A response by Rob Knight’s group to “Waste Not, Want Not” finally gets published, three years* after that paper put the very common practice of rarefying (subsampling to common sequencing depth) in microbiome studies into controversial territory. The impact of “Waste Not, Want Not” was very large and created a divide between two groups that develop competitive microbiome analysis pipelines, those behind QIIME (Rob Knight’s group) and those behind the phyloseq R package (Paul McMurdie and Susan Holmes, authors of “Waste Not, Want Not“). McMurdie and Holmes criticise QIIME as a “one size fits all” pipeline, since “it is often encouraged to rarefy counts as a normalizing transformation prior to any/all analysis” (phyloseq FAQ). Weiss et al, 2017 clears up most confusion about the utility of rarefying, suggesting it is the best method to correct for sequencing depth effects when using presence/absence beta diversity metrics such as unweighted UniFrac and binary Jaccard. Weighted metrics such as Bray-Curtis and weighted UniFrac are not affected as much by differences in sequencing depth and can be used after normalizing by relative abundance.

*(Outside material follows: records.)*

## src/rtl/regfile_pkg.sv

```systemverilog
// Register-file constants shared by the core and the dump reader: geometry,
// architected reset values of gp/sp, and the dump reader state encoding.
package regfile_pkg;

  localparam int REG_ADDR_W = 5;
  localparam int REG_DATA_W = 32;
  localparam int NUM_REGS   = 32;

  localparam int REG_GP = 28;
  localparam int REG_SP = 29;

  localparam logic [REG_DATA_W-1:0] GP_RESET = 32'h1000_8000;
  localparam logic [REG_DATA_W-1:0] SP_RESET = 32'h7FFF_EFFC;

  typedef enum logic [1:0] {
    IDLE      = 2'd0,
    HALT_WAIT = 2'd1,
    READ      = 2'd2,
    HOLD      = 2'd3
  } dump_state_e;

  // Contents a freshly reset register file holds at a given index.
  function automatic logic [REG_DATA_W-1:0] reg_reset_value(input int idx);
    if (idx == REG_GP) return GP_RESET;
    if (idx == REG_SP) return SP_RESET;
    return '0;
  endfunction

endpackage

```

## src/rtl/regfile_dump_reader.sv

```systemverilog
// Debug reader: freezes core register writes, walks the register file through
// one read port and streams each value out tagged with its index, with a running XOR checksum.
module regfile_dump_reader
  import regfile_pkg::*;
#(
  parameter int NUM_REGS  = 32,
  parameter int ADDR_W    = 5,
  parameter int DATA_W    = 32,
  parameter int FIRST_REG = 0
) (
  input  logic              CLK,
  input  logic              RESET,
  input  logic              Start,
  input  logic              Abort,
  output logic              Halt_req,
  input  logic              Halt_ack,
  output logic [ADDR_W-1:0] Read_register,
  input  logic [DATA_W-1:0] Read_data,
  output logic              Out_valid,
  input  logic              Out_ready,
  output logic [ADDR_W-1:0] Out_index,
  output logic [DATA_W-1:0] Out_data,
  output logic              Busy,
  output logic              Done,
  output logic [DATA_W-1:0] Checksum
);

  if (FIRST_REG >= NUM_REGS || NUM_REGS > (1 << ADDR_W)) begin : g_bad_params
    $error("regfile_dump_reader: need FIRST_REG < NUM_REGS <= 2**ADDR_W");
  end

  localparam logic [ADDR_W-1:0] FIRST_IDX = ADDR_W'(FIRST_REG);
  localparam logic [ADDR_W-1:0] LAST_IDX  = ADDR_W'(NUM_REGS - 1);

  dump_state_e       state_q, state_d;
  logic [ADDR_W-1:0] idx_q, idx_d;
  logic              halt_req_q, halt_req_d;
  logic              out_valid_q, out_valid_d;
  logic [ADDR_W-1:0] out_index_q, out_index_d;
  logic [DATA_W-1:0] out_data_q, out_data_d;
  logic              done_q, done_d;
  logic [DATA_W-1:0] checksum_q, checksum_d;

  always_comb begin
    state_d     = state_q;
    idx_d       = idx_q;
    halt_req_d  = halt_req_q;
    out_valid_d = out_valid_q;
    out_index_d = out_index_q;
    out_data_d  = out_data_q;
    done_d      = 1'b0;
    checksum_d  = checksum_q;

    // Abort outranks everything; in IDLE it only suppresses a coincident Start.
    if (Abort) begin
      if (state_q != IDLE) begin
        state_d     = IDLE;
        out_valid_d = 1'b0;
        halt_req_d  = 1'b0;
      end
    end else begin
      case (state_q)
        IDLE: begin
          if (Start) begin
            state_d    = HALT_WAIT;
            idx_d      = FIRST_IDX;
            checksum_d = '0;
            halt_req_d = 1'b1;
          end
        end
        HALT_WAIT: begin
          if (Halt_ack) state_d = READ;
        end
        READ: begin
          out_data_d  = Read_data;
          out_index_d = idx_q;
          out_valid_d = 1'b1;
          checksum_d  = checksum_q ^ Read_data;
          state_d     = HOLD;
        end
        HOLD: begin
          if (Out_ready) begin
            out_valid_d = 1'b0;
            if (idx_q == LAST_IDX) begin
              halt_req_d = 1'b0;
              done_d     = 1'b1;
              state_d    = IDLE;
            end else begin
              idx_d   = idx_q + 1'b1;
              state_d = Halt_ack ? READ : HALT_WAIT;
            end
          end
        end
        default: state_d = IDLE;
      endcase
    end
  end

  always_ff @(posedge CLK) begin
    if (RESET) begin
      state_q     <= IDLE;
      idx_q       <= '0;
      halt_req_q  <= 1'b0;
      out_valid_q <= 1'b0;
      out_index_q <= '0;
      out_data_q  <= '0;
      done_q      <= 1'b0;
      checksum_q  <= '0;
    end else begin
      state_q     <= state_d;
      idx_q       <= idx_d;
      halt_req_q  <= halt_req_d;
      out_valid_q <= out_valid_d;
      out_index_q <= out_index_d;
      out_data_q  <= out_data_d;
      done_q      <= done_d;
      checksum_q  <= checksum_d;
    end
  end

  // The index register doubles as the registered read-port address.
  assign Read_register = idx_q;
  assign Halt_req      = halt_req_q;
  assign Out_valid     = out_valid_q;
  assign Out_index     = out_index_q;
  assign Out_data      = out_data_q;
  assign Busy          = (state_q != IDLE);
  assign Done          = done_q;
  assign Checksum      = checksum_q;

endmodule

```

Any effect of sequencing depth can be seen by rarefying many times and doing multiple rarefaction PCoA, which is the best way to “Waste Not” and still fix sequencing depth bias.
*This response was originally submitted in October, 2015
The impact of this paper does not stop there, as Weiss and colleagues also benchmarked ANCOM against many other popular differential abundance analysis techniques (DeSeq2, EdgeR, metagenomeSeq, etc.). ANCOM was shown to be the only technique examined to control false discovery rate in the presence of spurious differences associated with the compositional nature of 16S microbiome data. Can we trust their simulations?